HDB commissions market survey to decide fate of struggling wholesale centre
By
Ang Yiying
Mr Neo Peng Kit getting his vegetables ready for sale at the Pasir Panjang Wholesale Centre. The 60-year-old vegetable seller said the wholesale centre had much more business before the Sars outbreak in 2003. -- ST PHOTO: WANG HUI FEN
THE fate of the Pasir Panjang Wholesale Centre hangs in the balance. With more businesses importing directly from overseas suppliers, the 15ha site faces the threat of being bypassed as a wholesale centre, according to an HDB tender document on the government business website.
The HDB has called for a major study on the wholesale centre's future viability. It is owned and managed by HDB through an agent and has 1,405 units comprising stalls, shops, cold rooms and offices. According to the Agri-Food and Veterinary Authority (AVA), some 30 per cent of fruit importers and 60 per cent of vegetable importers have their warehouses, cold stores and distribution sites there.
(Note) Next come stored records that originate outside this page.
**design/flow/design.v**
```verilog
module movimiento(clk,BA,BB,BI,BD,pos_actual,Pos);
  	input clk,BA,BB,BI,BD;  
  	output reg [25:0] pos_actual;
	output reg [4:0] Pos;
	always @(posedge clk)
 	begin
      case(pos_actual) 
 			1: begin  
              	if(BD==1'b1)
   					pos_actual= 2; 
              	else if(BA==1'b1)
   					pos_actual= 256; 
              	else
       				pos_actual = 1;
 			end 
 			2: begin  
              if(BD==1'b1)
   					pos_actual= 4; 
              else if (BI==1'b1)
   					pos_actual= 1; 
              else if (BA==1'b1)
   					pos_actual= 512; 
              else
                	pos_actual = 2;
 			end
 			4: begin  
              if(BI==1'b1)
   					pos_actual = 2; 
              else if (BD==1'b1)
   					pos_actual = 8; 
              else if (BA==1'b1)
   					pos_actual= 1024; 
              else
                	pos_actual = 4;
 			end
 			8: begin  
              if(BD==1'b1)
   					pos_actual= 16; 
              else if (BI==1'b1)
   					pos_actual= 4; 
              else if (BA==1'b1)
   					pos_actual= 2048; 
              else
                	pos_actual = 8;
 			end 
         16: begin  
              if(BD==1'b1)
   					pos_actual= 32; 
              else if (BA==1'b1)
   					pos_actual= 4096; 
              else if (BI==1'b1)
   					pos_actual= 8; 
              else
                	pos_actual = 16;
 			end 
         32: begin  
              if(BI==1'b1)
   					pos_actual= 16; 
              else if (BD==1'b1)
   					pos_actual= 64; 
              else if (BA==1'b1)
   					pos_actual= 8192; 
              else
                	pos_actual = 32;
 			end 
         64: begin  
              if(BD==1'b1)
   					pos_actual= 128; 
              else if (BA==1'b1)
   					pos_actual= 16384; 
              else if (BI==1'b1)
   					pos_actual= 32; 
              else
                	pos_actual = 64;
 			end 
         128: begin  
              if(BD==1'b1)
   					pos_actual= 33554432; 
              else if (BA==1'b1)
   					pos_actual= 32768; 
              else if (BI==1'b1)
   					pos_actual= 64; 
              else
                pos_actual = 128;
 			end 
         256: begin  
					if (BA==1'b1)
   					pos_actual= 65536; 
					else if (BD==1'b1)
   					pos_actual= 512; 
					else if (BB==1'b1)
   					pos_actual= 1; 
					else
						pos_actual = 256;
 			end
			512: begin  
					if (BA==1'b1)
   					pos_actual= 131072; 
					else if (BD==1'b1)
   					pos_actual= 1024; 
					else if (BB==1'b1)
   					pos_actual= 2; 
					else if (BI==1'b1)
   					pos_actual= 256; 
					else
						pos_actual = 512;
 			end
			1024: begin  
					if (BA==1'b1)
   					pos_actual= 262144; 
					else if (BD==1'b1)
   					pos_actual= 2048; 
					else if (BB==1'b1)
   					pos_actual= 4; 
					else if (BI==1'b1)
   					pos_actual= 512; 
					else
						pos_actual = 1024;
 			end
			2048: begin  
					if (BA==1'b1)
   					pos_actual= 524288; 
					else if (BD==1'b1)
   					pos_actual= 4096; 
					else if (BB==1'b1)
   					pos_actual= 8; 
					else if (BI==1'b1)
   					pos_actual= 1024; 
					else
						pos_actual = 2048;
 			end
			4096: begin  
					if (BA==1'b1)
   					pos_actual= 1048576; 
					else if (BD==1'b1)
   					pos_actual= 8192; 
					else if (BB==1'b1)
   					pos_actual= 16; 
					else if (BI==1'b1)
   					pos_actual= 2048; 
					else
						pos_actual = 4096;
 			end
			8192: begin  
					if (BA==1'b1)
   					pos_actual= 2097152; 
					else if (BD==1'b1)
   					pos_actual= 16384; 
					else if (BB==1'b1)
   					pos_actual= 32; 
					else if (BI==1'b1)
   					pos_actual= 4096; 
					else
						pos_actual = 8192;
 			end
			16384: begin  
					if (BA==1'b1)
   					pos_actual= 4194304; 
					else if (BD==1'b1)
   					pos_actual= 32768; 
					else if (BB==1'b1)
   					pos_actual= 64; 
					else if (BI==1'b1)
   					pos_actual= 8192; 
					else
						pos_actual = 16384;
 			end
			32768: begin  
					if (BA==1'b1)
   					pos_actual= 8388608; 
					else if (BD==1'b1)
   					pos_actual= 33554432; 
					else if (BB==1'b1)
   					pos_actual= 128; 
					else if (BI==1'b1)
   					pos_actual= 16384; 
					else
						pos_actual = 32768;
 			end
			65536: begin  
					if (BD==1'b1)
   					pos_actual= 131072; 
					else if (BB==1'b1)
   					pos_actual= 256; 
					else
						pos_actual = 65536;
 			end
			131072: begin  
					if (BD==1'b1)
   					pos_actual= 262144; 
					else if (BB==1'b1)
   					pos_actual= 512; 
					else if (BI==1'b1)
   					pos_actual= 65536; 
					else
						pos_actual = 131072;
 			end
			262144: begin  
					if (BD==1'b1)
   					pos_actual= 524288; 
					else if (BB==1'b1)
   					pos_actual= 1024; 
					else if (BI==1'b1)
   					pos_actual= 131072; 
					else
						pos_actual = 262144;
 			end
			524288: begin  
					if (BD==1'b1)
   					pos_actual= 1048576; 
					else if (BB==1'b1)
   					pos_actual= 2048; 
					else if (BI==1'b1)
   					pos_actual= 262144; 
					else
						pos_actual = 524288;
 			end
			1048576: begin  
					if (BD==1'b1)
   					pos_actual= 2097152; 
					else if (BB==1'b1)
   					pos_actual= 4096; 
					else if (BI==1'b1)
   					pos_actual= 524288; 
					else
						pos_actual = 1048576;
 			end
			2097152: begin  
					if (BD==1'b1)
   					pos_actual= 4194304; 
					else if (BB==1'b1)
   					pos_actual= 8192; 
					else if (BI==1'b1)
   					pos_actual= 1048576; 
					else
						pos_actual = 2097152;
 			end
			4194304: begin  
					if (BD==1'b1)
   					pos_actual= 8388608; 
					else if (BB==1'b1)
   					pos_actual= 16384; 
					else if (BI==1'b1)
   					pos_actual= 2097152; 
					else
						pos_actual = 4194304;
 			end
			8388608: begin  
					if (BD==1'b1)
   					pos_actual= 16777216; 
					else if (BB==1'b1)
   					pos_actual= 32768; 
					else if (BI==1'b1)
   					pos_actual= 4194304; 
					else
						pos_actual = 8388608;
 			end
			16777216: begin  
					if (BB==1'b1)
   					pos_actual= 33554432; 
					else if (BI==1'b1)
   					pos_actual= 8388608; 
					else
						pos_actual = 16777216;
 			end
			33554432: begin  
					if (BA==1'b1)
   					pos_actual= 16777216; 
					else if (BI==1'b1)
   					pos_actual= 32768; 
					else
						pos_actual = 33554432;
 			end
			default: pos_actual = 1;
 		endcase
    end
	 always@(posedge clk)			 
		case(pos_actual)
			1: Pos = 5'd20;		 
			2: Pos = 5'd21;		 
			4: Pos = 5'd22;		 
			8: Pos = 5'd23;		 
			16: Pos = 5'd15;		 
			32: Pos = 5'd16;		 
			64: Pos = 5'd17;		 
			128: Pos = 5'd18;		 
			256: Pos = 5'd10;		 
			512: Pos = 5'd11;		 
			1024: Pos = 5'd12;	 
			2048: Pos = 5'd13;	 
			4096: Pos = 5'd5;		 
			8192: Pos = 5'd6;		 
			16384: Pos = 5'd7;		 
			32768: Pos = 5'd8;		 
			65536: Pos = 5'd25;	 
			131072: Pos = 5'd9;		 
			262144: Pos = 5'd2;		 
			524288: Pos = 5'd3;		 
			1048576: Pos = 5'd0;		 
			2097152: Pos = 5'd1;		 
			4194304: Pos = 5'd19;		 
			8388608: Pos = 5'd14;		 
			16777216: Pos = 5'd24;		 
			33554432: Pos = 5'd4;		 
			default: Pos = 5'd20;			 
		endcase
endmodule
```
File: design/flow/run.sh
#!/bin/bash
# OpenROAD 26Q1-2900-gdf79404cd8, Yosys 0.63+post, stock flow scripts
make -C /OpenROAD-flow-scripts/flow DESIGN_CONFIG=/design/flow/config.mk WORK_HOME=/design/flow/orfs finish
File: design/flow/design.v
module pantalla_calcu(clk,OP,reg_A,reg_B,estado,raiz,Sum_Res,Mult_Div,COUT,DONE,numeros1);
	input clk,COUT,DONE;
	input [39:0] reg_A,reg_B,Sum_Res,Mult_Div,raiz;
	input [1:0] estado;
	input [2:0] OP;
	output reg [39:0] numeros1;
	reg [39:0] Resultado,numeros;
	wire num,resul;
	always @(negedge clk) 
	begin
		if(estado[1] == 1'b1 && estado[0] == 1'b1 && OP[2] == 1'b0 && ((OP[1] == 1'b0 && OP[0] == 1'b0) || (OP[1] == 1'b0 && OP[0] == 1'b1))) 
			numeros = Sum_Res;
		else if(estado[1] == 1'b1 && estado[0] == 1'b1 &&(OP[2] == 1'b0 &&((OP[1] == 1'b1 && OP[0] == 1'b0) || (OP[1] == 1'b1 && OP[0] == 1'b1)))) 
			numeros = Mult_Div;
		else if(estado[1] == 1'b1 && estado[0] == 1'b1 &&(OP[2] == 1'b1)) 
			numeros = raiz;
      else
			numeros = numeros;
	end
	always @(posedge clk) 
      if(DONE == 1'b1 &&(OP[2] == 1'b1)) 
			Resultado = numeros;
		else	
			Resultado = Resultado;
	assign resul = |Resultado;
	always @(posedge clk) 
	begin
      if(estado[1] == 1'b0 && estado[0] == 1'b1 && (COUT == 1'b0||DONE == 1'b0)) 
			numeros1 = reg_A;
      else if(estado[1] == 1'b1 && estado[0] == 1'b0) 
			numeros1 = reg_B;
      else if((OP[2] == 1'b0)) 
			numeros1 = numeros;
		else if(resul == 1'b1 && (OP[2] == 1'b1))
			numeros1 = Resultado;
		else 
			numeros1 = numeros1;
	end
endmodule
At the wholesale centre yesterday, sellers told the same story: Their sales have been on the decline since the Sars outbreak in 2003 when the market was shut for two weeks after some sellers fell sick.
Some walk-in customers stayed away and never returned, while some businesses found alternative sources by liaising directly with suppliers, said sellers. Most who spoke to The Straits Times said sales had dropped by half since then.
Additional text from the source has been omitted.